I've written a script that every minute tests to see if the appropriate rsync command is running. If not, it simply runs it again. In that way it effectively restarts and gracefully resumes.
#!/bin/bash
while [ 1 ]
do
rsync -avz --partial source dest
if [ "$?" = "0" ] ; then
echo "rsync completed normally"
exit
else
echo "Rsync failure. Backing off and retrying..."
sleep 180
fi
done
The comment says:
When the connection dies, rsync will quit
with a non-zero exit code. This script simply
keeps re-running rsync, letting it continue
until the synchronisation completes normally.

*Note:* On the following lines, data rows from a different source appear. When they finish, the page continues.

===== src/rtl/aes_inv_word_loader.sv =====
// Assembles 32-bit key/ciphertext words into 128-bit values for aes_inv_cipher_top,
// enforcing key-first ordering, the key-expansion wait, and one block in flight.
//
// state    | meaning
// COLLECT  | accepting words, s_ready high
// KEY_WAIT | key issued, waiting out the expansion window
// RUN      | block issued, waiting for done
module aes_inv_word_loader #(
    parameter int KEY_EXP_CYCLES = 12
) (
    input  logic         clk,
    input  logic         rst,
    input  logic         s_valid,
    output logic         s_ready,
    input  logic [31:0]  s_data,
    input  logic         s_is_key,
    output logic         kld,
    output logic [127:0] key,
    output logic         ld,
    output logic [127:0] text_in,
    input  logic         done,
    output logic         key_valid,
    output logic         busy,
    output logic         err
);

    typedef enum logic [1:0] {
        COLLECT  = 2'd0,
        KEY_WAIT = 2'd1,
        RUN      = 2'd2
    } state_t;

    state_t         r_state;
    logic [95:0]    r_asm;
    logic [1:0]     r_cnt;
    logic           r_grp_key;
    logic [7:0]     r_wait;
    logic [127:0]   r_key;
    logic [127:0]   r_text;
    logic           r_kld;
    logic           r_ld;
    logic           r_err;
    logic           r_key_valid;
    logic           r_busy;

    logic           w_accept;
    logic           w_mismatch;
    logic           w_grp_key;
    logic [127:0]   w_full;

    assign s_ready    = (r_state == COLLECT) && !rst;
    assign w_accept   = s_valid && s_ready;
    assign w_mismatch = (r_cnt != 2'd0) && (s_is_key != r_grp_key);
    assign w_grp_key  = (r_cnt == 2'd0) ? s_is_key : r_grp_key;
    assign w_full     = {r_asm, s_data};

    always_ff @(posedge clk) begin
        if (rst) begin
            r_state     <= COLLECT;
            r_asm       <= '0;
            r_cnt       <= '0;
            r_grp_key   <= 1'b0;
            r_wait      <= '0;
            r_key       <= '0;
            r_text      <= '0;
            r_kld       <= 1'b0;
            r_ld        <= 1'b0;
            r_err       <= 1'b0;
            r_key_valid <= 1'b0;
            r_busy      <= 1'b0;
        end else begin
            r_kld <= 1'b0;
            r_ld  <= 1'b0;
            r_err <= 1'b0;
            case (r_state)
                COLLECT: begin
                    if (w_accept) begin
                        r_asm <= {r_asm[63:0], s_data};
                        if (w_mismatch) begin
                            // Partial group dropped; this word opens a fresh group.
                            r_err     <= 1'b1;
                            r_grp_key <= s_is_key;
                            r_cnt     <= 2'd1;
                        end else begin
                            r_grp_key <= w_grp_key;
                            r_cnt     <= r_cnt + 2'd1;
                            if (r_cnt == 2'd3) begin
                                if (w_grp_key) begin
                                    r_key       <= w_full;
                                    r_kld       <= 1'b1;
                                    r_key_valid <= 1'b0;
                                    r_wait      <= 8'(KEY_EXP_CYCLES);
                                    r_state     <= KEY_WAIT;
                                end else if (r_key_valid) begin
                                    r_text  <= w_full;
                                    r_ld    <= 1'b1;
                                    r_busy  <= 1'b1;
                                    r_state <= RUN;
                                end else begin
                                    r_err <= 1'b1;
                                end
                            end
                        end
                    end
                end
                KEY_WAIT: begin
                    r_wait <= r_wait - 8'd1;
                    if (r_wait == 8'd1) begin
                        r_key_valid <= 1'b1;
                        r_state     <= COLLECT;
                    end
                end
                RUN: begin
                    // done is not trusted in the ld cycle itself
                    if (done && !r_ld) begin
                        r_busy  <= 1'b0;
                        r_state <= COLLECT;
                    end
                end
                default: r_state <= COLLECT;
            endcase
        end
    end

    assign kld       = r_kld;
    assign key       = r_key;
    assign ld        = r_ld;
    assign text_in   = r_text;
    assign key_valid = r_key_valid;
    assign busy      = r_busy;
    assign err       = r_err;

endmodule
<file path="config.mk">
export PLATFORM = sky130hd
export DESIGN_NAME = bram_rd_responder_flat
export DESIGN_NICKNAME = d
export VERILOG_FILES = /design/src/rtl/bram_rd_responder_if.sv /design/src/rtl/bram_rd_responder.sv /design/src/flat_wrapper.sv
export SDC_FILE = /design/constraint.sdc
export NUM_CORES = 1
export LEC_CHECK = 0
export BUFFER_PORTS_ARGS = -buffer_cell sky130_fd_sc_hd__buf_4
export CAP_MARGIN = 5
export CORE_AREA = 2 2 222 224
export CTS_CLUSTER_SIZE = 8
export DETAILED_ROUTE_END_ITERATION = 7
export DIE_AREA = 0 0 224 226
export PLACE_DENSITY = 0.36
export SKIP_CTS_REPAIR_TIMING = 1
export SLEW_MARGIN = 10
export SYNTH_ARGS = -nofsm -noshare
export SYNTH_HDL_FRONTEND = slang
export SYNTH_SLANG_ARGS = --single-unit
</file>
<file path="constraint.sdc">
create_clock -name i_clk -period 3.9 [get_ports i_clk]
set_input_delay 0.39 -clock i_clk [delete_from_list [all_inputs] [get_ports i_clk]]
set_output_delay 0.39 -clock i_clk [all_outputs]
set_load 0.01 [all_outputs]
</file>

Wow, thanks for the script. Surprising in its simplicity. I would have thought this use-case was popular enough to warrant specialized tools etc. Especially in the scientific community where they transfer large files.

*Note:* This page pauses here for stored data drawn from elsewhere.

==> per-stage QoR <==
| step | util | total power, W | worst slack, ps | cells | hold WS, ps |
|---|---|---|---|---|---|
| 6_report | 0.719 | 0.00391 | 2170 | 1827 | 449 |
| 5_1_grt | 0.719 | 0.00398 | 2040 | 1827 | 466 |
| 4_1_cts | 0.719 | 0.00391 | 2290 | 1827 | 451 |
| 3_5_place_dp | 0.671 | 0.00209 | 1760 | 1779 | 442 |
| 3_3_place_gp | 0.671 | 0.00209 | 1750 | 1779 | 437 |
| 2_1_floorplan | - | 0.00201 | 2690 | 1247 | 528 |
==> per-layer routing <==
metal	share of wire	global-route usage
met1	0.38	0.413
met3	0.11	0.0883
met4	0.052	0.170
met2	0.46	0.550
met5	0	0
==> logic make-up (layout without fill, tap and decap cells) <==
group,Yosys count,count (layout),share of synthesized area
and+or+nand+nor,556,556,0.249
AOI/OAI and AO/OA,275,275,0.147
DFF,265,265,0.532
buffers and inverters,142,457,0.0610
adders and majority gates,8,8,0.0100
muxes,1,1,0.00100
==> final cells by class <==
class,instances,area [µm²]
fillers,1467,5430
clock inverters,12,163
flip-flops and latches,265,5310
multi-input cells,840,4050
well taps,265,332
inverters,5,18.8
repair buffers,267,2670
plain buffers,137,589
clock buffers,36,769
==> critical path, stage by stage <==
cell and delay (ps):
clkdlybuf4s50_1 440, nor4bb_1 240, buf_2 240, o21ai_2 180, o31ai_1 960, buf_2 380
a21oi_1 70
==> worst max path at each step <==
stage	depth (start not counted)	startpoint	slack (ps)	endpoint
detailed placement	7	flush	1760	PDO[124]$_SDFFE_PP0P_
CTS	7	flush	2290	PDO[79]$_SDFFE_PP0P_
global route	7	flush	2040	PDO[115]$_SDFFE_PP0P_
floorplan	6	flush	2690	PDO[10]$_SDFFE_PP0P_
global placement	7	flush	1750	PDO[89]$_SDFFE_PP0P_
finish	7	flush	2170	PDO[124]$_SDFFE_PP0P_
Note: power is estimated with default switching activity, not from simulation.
## config.mk

```make
export PLATFORM = sky130hd
export DESIGN_NAME = reg_ctrl_master
export DESIGN_NICKNAME = d
export VERILOG_FILES = /design/src/rtl/reg_ctrl_master.sv
export SDC_FILE = /design/constraint.sdc
export NUM_CORES = 1
export LEC_CHECK = 0
export CAP_MARGIN = 15
export CORE_MARGIN = 2
export CORE_UTILIZATION = 47
export DETAILED_ROUTE_END_ITERATION = 8
export GPL_TIMING_DRIVEN = 0
export PLACE_DENSITY = 0.85
export SLEW_MARGIN = 20
export SYNTH_ARGS = -nofsm -noshare
export SYNTH_HDL_FRONTEND = slang
export SYNTH_SLANG_ARGS = --single-unit
```

## constraint.sdc

```tcl
create_clock -name clk -period 2.65 [get_ports clk]
set_clock_uncertainty 0.05 [all_clocks]
set_input_delay 0.53 -clock clk [delete_from_list [all_inputs] [get_ports clk]]
set_output_delay 0.53 -clock clk [all_outputs]
set_load 0.02 [all_outputs]
```

## src/rtl/reg_ctrl_master.sv

```systemverilog
`default_nettype none
// ============================================================================
// Module      : reg_ctrl_master
// Description : Register-control bus initiator. Takes one command at a time on
//               a valid/ready port, drives sel/wr/addr/wdata to the register
//               block, waits out the read recovery cycle, and returns the
//               result on a valid/ready response port. A timeout converts a
//               responder that never raises ready into an error response.
// Revision    : 1.0 - initial release
// ============================================================================
module reg_ctrl_master #(
  parameter int ADDR_WIDTH = 8,
  parameter int DATA_WIDTH = 16,
  parameter int TIMEOUT    = 15
) (
  input  logic                  clk,
  input  logic                  rstn,
  input  logic                  cmd_valid,
  output logic                  cmd_ready,
  input  logic                  cmd_wr,
  input  logic [ADDR_WIDTH-1:0] cmd_addr,
  input  logic [DATA_WIDTH-1:0] cmd_wdata,
  output logic                  rsp_valid,
  input  logic                  rsp_ready,
  output logic                  rsp_wr,
  output logic [DATA_WIDTH-1:0] rsp_rdata,
  output logic                  rsp_err,
  output logic                  sel,
  output logic                  wr,
  output logic [ADDR_WIDTH-1:0] addr,
  output logic [DATA_WIDTH-1:0] wdata,
  input  logic [DATA_WIDTH-1:0] rdata,
  input  logic                  ready
);

  localparam logic [1:0] S_IDLE   = 2'd0;
  localparam logic [1:0] S_REQ    = 2'd1;
  localparam logic [1:0] S_RDWAIT = 2'd2;
  localparam logic [1:0] S_RESP   = 2'd3;

  // Counter must be able to hold TIMEOUT; it is compared against TIMEOUT-1
  // so that the edge that would reach TIMEOUT is the one that gives up.
  localparam int               CNT_W    = (TIMEOUT < 2) ? 1 : $clog2(TIMEOUT + 1);
  localparam logic [CNT_W-1:0] CNT_LAST = CNT_W'(TIMEOUT - 1);

  logic [1:0]            state, state_nx;
  logic [CNT_W-1:0]      cnt, cnt_nx;
  logic                  sel_nx, wr_nx;
  logic [ADDR_WIDTH-1:0] addr_nx;
  logic [DATA_WIDTH-1:0] wdata_nx;
  logic                  rsp_valid_nx, rsp_wr_nx, rsp_err_nx;
  logic [DATA_WIDTH-1:0] rsp_rdata_nx;
  logic                  timeout_hit;

  assign timeout_hit = (cnt == CNT_LAST);

  // State register; reset aborts any command in flight.
  always_ff @(posedge clk or negedge rstn) begin
    if (!rstn) state <= S_IDLE;
    else       state <= state_nx;
  end

  // Next-state decode.
  always_comb begin
    state_nx = state;
    case (state)
      S_IDLE:   if (cmd_valid) state_nx = S_REQ;
      S_REQ: begin
        if (ready)            state_nx = wr ? S_RESP : S_RDWAIT;
        else if (timeout_hit) state_nx = S_RESP;
      end
      S_RDWAIT: state_nx = S_RESP;
      S_RESP:   if (rsp_ready) state_nx = S_IDLE;
      default:  state_nx = S_IDLE;
    endcase
  end

  // Output decode: command handshake plus next values for registered outputs.
  // The latched command type lives in wr while in REQ, so it doubles as the
  // type echoed on a timeout.
  always_comb begin
    cmd_ready    = (state == S_IDLE);
    sel_nx       = sel;
    wr_nx        = wr;
    addr_nx      = addr;
    wdata_nx     = wdata;
    rsp_valid_nx = rsp_valid;
    rsp_wr_nx    = rsp_wr;
    rsp_rdata_nx = rsp_rdata;
    rsp_err_nx   = rsp_err;
    cnt_nx       = cnt;
    case (state)
      S_IDLE: begin
        if (cmd_valid) begin
          sel_nx   = 1'b1;
          wr_nx    = cmd_wr;
          addr_nx  = cmd_addr;
          wdata_nx = cmd_wdata;
          cnt_nx   = '0;
        end
      end
      S_REQ: begin
        if (ready) begin
          if (wr) begin
            sel_nx       = 1'b0;
            wr_nx        = 1'b0;
            rsp_valid_nx = 1'b1;
            rsp_wr_nx    = 1'b1;
            rsp_rdata_nx = '0;
            rsp_err_nx   = 1'b0;
          end
        end else if (timeout_hit) begin
          sel_nx       = 1'b0;
          wr_nx        = 1'b0;
          rsp_valid_nx = 1'b1;
          rsp_wr_nx    = wr;
          rsp_rdata_nx = '0;
          rsp_err_nx   = 1'b1;
          cnt_nx       = cnt + CNT_W'(1);
        end else begin
          cnt_nx = cnt + CNT_W'(1);
        end
      end
      S_RDWAIT: begin
        // Read data is valid only now; the responder's ready dip is ignored.
        sel_nx       = 1'b0;
        rsp_valid_nx = 1'b1;
        rsp_wr_nx    = 1'b0;
        rsp_rdata_nx = rdata;
        rsp_err_nx   = 1'b0;
      end
      S_RESP: begin
        if (rsp_ready) rsp_valid_nx = 1'b0;
      end
      default: ;
    endcase
  end

  // Registered bus and response outputs.
  always_ff @(posedge clk or negedge rstn) begin
    if (!rstn) begin
      sel       <= 1'b0;
      wr        <= 1'b0;
      addr      <= '0;
      wdata     <= '0;
      rsp_valid <= 1'b0;
      rsp_wr    <= 1'b0;
      rsp_rdata <= '0;
      rsp_err   <= 1'b0;
      cnt       <= '0;
    end else begin
      sel       <= sel_nx;
      wr        <= wr_nx;
      addr      <= addr_nx;
      wdata     <= wdata_nx;
      rsp_valid <= rsp_valid_nx;
      rsp_wr    <= rsp_wr_nx;
      rsp_rdata <= rsp_rdata_nx;
      rsp_err   <= rsp_err_nx;
      cnt       <= cnt_nx;
    end
  end

endmodule
`default_nettype wire

```

==> results.ini <==
[logic_synthesis]
ys_seq_elements = 51
synthFlopType = dfrtp_1
yosysTopAreaCell = dfrtp_1
synth_top_family_by_area = multiplexers
syn_area_um2 = 2430
synth.area.top_cells = dfrtp_1 (52%), mux2_2 (13%), mux2i_1 (7.8%)
yosys.area_share.simple_pct = 8.85
ys_seq_area_share_pct = 52.5
yosysWarnings = 0
synth-edff-count = 0
ys_types = 35
postSynth.asyncResetShare_pct = 100
avgSynthCellArea_um2 = 12.0
synth-xor-area-share_pct = 0
syn_inst = 203
synthMuxAreaShare_pct = 20.3
synth_nets = 257
synth_top_area_share_pct = 52.5
synth_compound_area_share_pct = 6.59
synthAdderAreaFrac_pct = 4.12

[cts]
cts_hold_buffers = 0
cts_tree = yes
cts_resized = 0
cts_made_buffers = 5
cts_buffer_depth = 2
post-cts-setup-buffers = 0
htreeDepth = 2
clk_latency_ns = 0.29
path_clk_slew_ns = 0.09
clkSinkCount = 51
cts-root-buf = clkbuf_8

[critical_path]
end_kind = output pin
crit_fanout = 6
crit_arrival_ns = 1.73
worstPathRequired_ns = 2.07
path_class = flip-flop to output pin
r2r_slack_ns = 0.64
crit_path_start_kind = flip-flop

[routing]
drtIter0Drc = 35
wl_per_cell_um = 13.3
routed_wl_mm = 4.95
vias_per_cell = 4.86
drcViolationCount = 0
vias = 1809
postRouteAntennaNets = 0
dr.pass1.iters = 4

[global_routing]
grt_pass1_vias = 1869
grt_overflow = 0
grt_pass1_wl_mm = 8.30
grt_max_degree = 52
antenna_found_initial = 0
track_usage_pct = 17.5

[place]
io_buffers = 91
place_inst = 364
place_area_um2 = 3430
place_ws_ns = 0.453
hpwl_mm = 3.66
place.gp.congestion = 0.771

[power_and_ir_drop]
leakagePower_nw = 1.54
vdd_drop_max_v = 0.000735
p_per_area_nw_per_um2 = 1150

[timing]
rsz0062_at_grt = false
setup_viol = 0
hold_viol = 0
whs_ns = 0.202
max_freq_mhz = 433
slew_violations = 0
min_period_ns = 2.31
tightest_slew_ns = 0.642
max_slew_margin_pct = 57.2
period_share_pct = 87.2
setup_slack_ns = 0.339

[min_path]
hold_class = primary input to asynchronous set/reset pin

[flow_run]
cap_viol_max_count = 0

[layout]
finalInstanceArea_um2 = 3510
diodes = 0
fin_cells = 372
utilization_pct = 69.7
sequential_cell_area_um2 = 1280
n_fill_cell = 398
area_delta_synth_final_pct = 44.5
layout.nets = 355
multi_input_area_um2 = 970
drive_above_1_share_pct = 16.2

[outcome]
status = completed

[floorplanning]
initial_core_util_pct = 48.2
rows = 26
fp.dieH_um = 75.9
die_x_um = 75.9
fp.dieArea_um2 = 5760
core_area_um2 = 5040
ios = 92

placed cells by master, fill, tap and decap left out, types with 2 or more instances in the layout:
master           count
o2bb2ai_1            2
mux2i_1             19
buf_2                3
a211o_1              2
dfrtp_1             51
buf_4                2
clkbuf_1             3
inv_1               27
and3b_1              2
nor2_1               7
o22ai_1              2
nor2b_1              3
buf_6                3
nand2_1             21
o221ai_1             2
clkdlybuf4s50_1     90
a21oi_1              3
nand2b_1             2
clkbuf_8             5
mux2_2              27
ha_1                 8
worst max-delay path: stages (launching register included):
cell and delay, ns:
dfrtp_1 0.45, inv_1 0.16, ha_1 0.22, clkdlybuf4s50_1 0.62
final timing paths:
check	startpoint	depth (start not counted)	endpoint
hold / removal	rstn	1	wdata[12]$_DFFE_PN0P_
min in group clk	addr[3]$_DFFE_PN0P_	1	addr[3]$_DFFE_PN0P_
setup / recovery	state[0]$_DFFE_PN0P_	3	cmd_ready
setup reg to reg	state[0]$_DFFE_PN0P_	7	sel$_DFFE_PN0P_
hold reg to reg	addr[3]$_DFFE_PN0P_	1	addr[3]$_DFFE_PN0P_
max in group asynchronous	rstn	1	rsp_rdata[5]$_DFFE_PN0P_
cells by family after synthesis:
family | after synthesis
compound gates | 19
fa+ha+maj | 8
buf+inv | 37
flops | 51
mux | 46
simple gates | 42
power by group:
group | total (mW) | internal [mW] | switching, mW
clock | 0.430 | 0.185 | 0.245
sequential | 1.29 | 1.10 | 0.190
combinational | 2.33 | 1.23 | 1.10
registers in the layout, summed over array words and instances (netlist names):
register   count
rsp_rdata     16
wdata         16
addr           8
cnt            4
state          2
rsp_err        1
rsp_valid      1
rsp_wr         1
sel            1
wr             1
synthesized netlist by cell type (all sizes together), types with 2 or more instances:
| master | instances |
|---|---|
| dfrtp | 51 |
| inv | 27 |
| mux2 | 27 |
| nand2 | 21 |
| mux2i | 19 |
| buf | 8 |
| ha | 8 |
| nor2 | 7 |
| a21oi | 3 |
| nor2b | 3 |
| a211o | 2 |
| a311oi | 2 |
| and3b | 2 |
| clkbuf | 2 |
| nand2b | 2 |
| nand4b | 2 |
| o221ai | 2 |
| o22ai | 2 |
| o2bb2ai | 2 |
per-stage QoR:
stage                     power [mW]  setup TNS [ns]
after CTS                       4.10               0
final                           4.05               0
after detailed placement        3.66               0
after floorplan                 2.77               0
after global placement          3.62          -26.59
after global routing            4.30               0
final cells by class:
type	instances	area share, %
multi-input cells	115	27.6
well taps	70	2.49
clock buffers	6	2.07
repair buffers	91	25.9
inverters	27	2.89
plain buffers	10	2.39
clock inverters	2	0.356
flip-flops and latches	51	36.3
layer usage:
| layer | part of all wire, % | GRT usage (%) |
|---|---|---|
| met1 | 44 | 21.7 |
| met2 | 48 | 30.2 |
| met3 | 6.7 | 4.64 |
| met4 | 0.69 | 4.91 |
| met5 | 0 | 0 |
Power figures use the tool's default switching activity.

It's simple enough that it's the sort of thing I type out in 30 seconds and there it is. No need for specialist tools - finding the tool, remembering how to use it, working out the right parameters ...
Easier, faster, and more flexible just to write the script. It's what I do.

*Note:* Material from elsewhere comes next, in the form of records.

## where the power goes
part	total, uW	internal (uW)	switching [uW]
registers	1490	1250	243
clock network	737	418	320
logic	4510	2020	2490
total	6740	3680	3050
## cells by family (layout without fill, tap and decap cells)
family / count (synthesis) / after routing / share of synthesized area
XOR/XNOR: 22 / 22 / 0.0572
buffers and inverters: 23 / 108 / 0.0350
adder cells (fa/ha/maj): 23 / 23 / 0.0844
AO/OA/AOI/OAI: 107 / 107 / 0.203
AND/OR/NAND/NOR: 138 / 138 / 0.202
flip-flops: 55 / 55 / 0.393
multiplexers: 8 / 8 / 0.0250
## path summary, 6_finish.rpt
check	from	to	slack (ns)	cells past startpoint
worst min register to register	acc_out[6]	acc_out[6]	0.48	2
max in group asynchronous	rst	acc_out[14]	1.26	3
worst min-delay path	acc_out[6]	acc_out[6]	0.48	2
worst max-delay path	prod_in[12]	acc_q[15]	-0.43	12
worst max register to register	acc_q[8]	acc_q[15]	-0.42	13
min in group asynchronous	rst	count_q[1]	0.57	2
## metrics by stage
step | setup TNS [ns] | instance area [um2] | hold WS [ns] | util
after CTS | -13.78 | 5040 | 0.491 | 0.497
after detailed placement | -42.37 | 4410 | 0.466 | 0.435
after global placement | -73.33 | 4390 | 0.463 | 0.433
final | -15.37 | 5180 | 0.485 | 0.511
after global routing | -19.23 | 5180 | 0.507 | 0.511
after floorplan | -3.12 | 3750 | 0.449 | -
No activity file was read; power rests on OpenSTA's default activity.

You mean, if the connection fails before completing? I don't think so (I believe that's a feature).
For automated transfers ("retry until done"), I use the lsyncd wrapper (which also watches the source files, so you don't need to poll for changes: it wakes up by inotify).
That is incorrect. This will keep partial transfers in destination (and when invoked again, will continue tranferring from that point onwards), but will not restart an aborted transfer (e.g. for a broken connection).
In other words, this feature is a prerequisite for auto-resume, not auto-resume itself (which can be scripted in ~10 lines, as shown in a sibling thread).
This Google search:
https://www.google.co.uk/search?q=rsync+auto-restart+failed+...
returns this link:
http://superuser.com/questions/302842/resume-rsync-over-ssh-...
which contains this script:
The comment says: That's pretty much what I've done.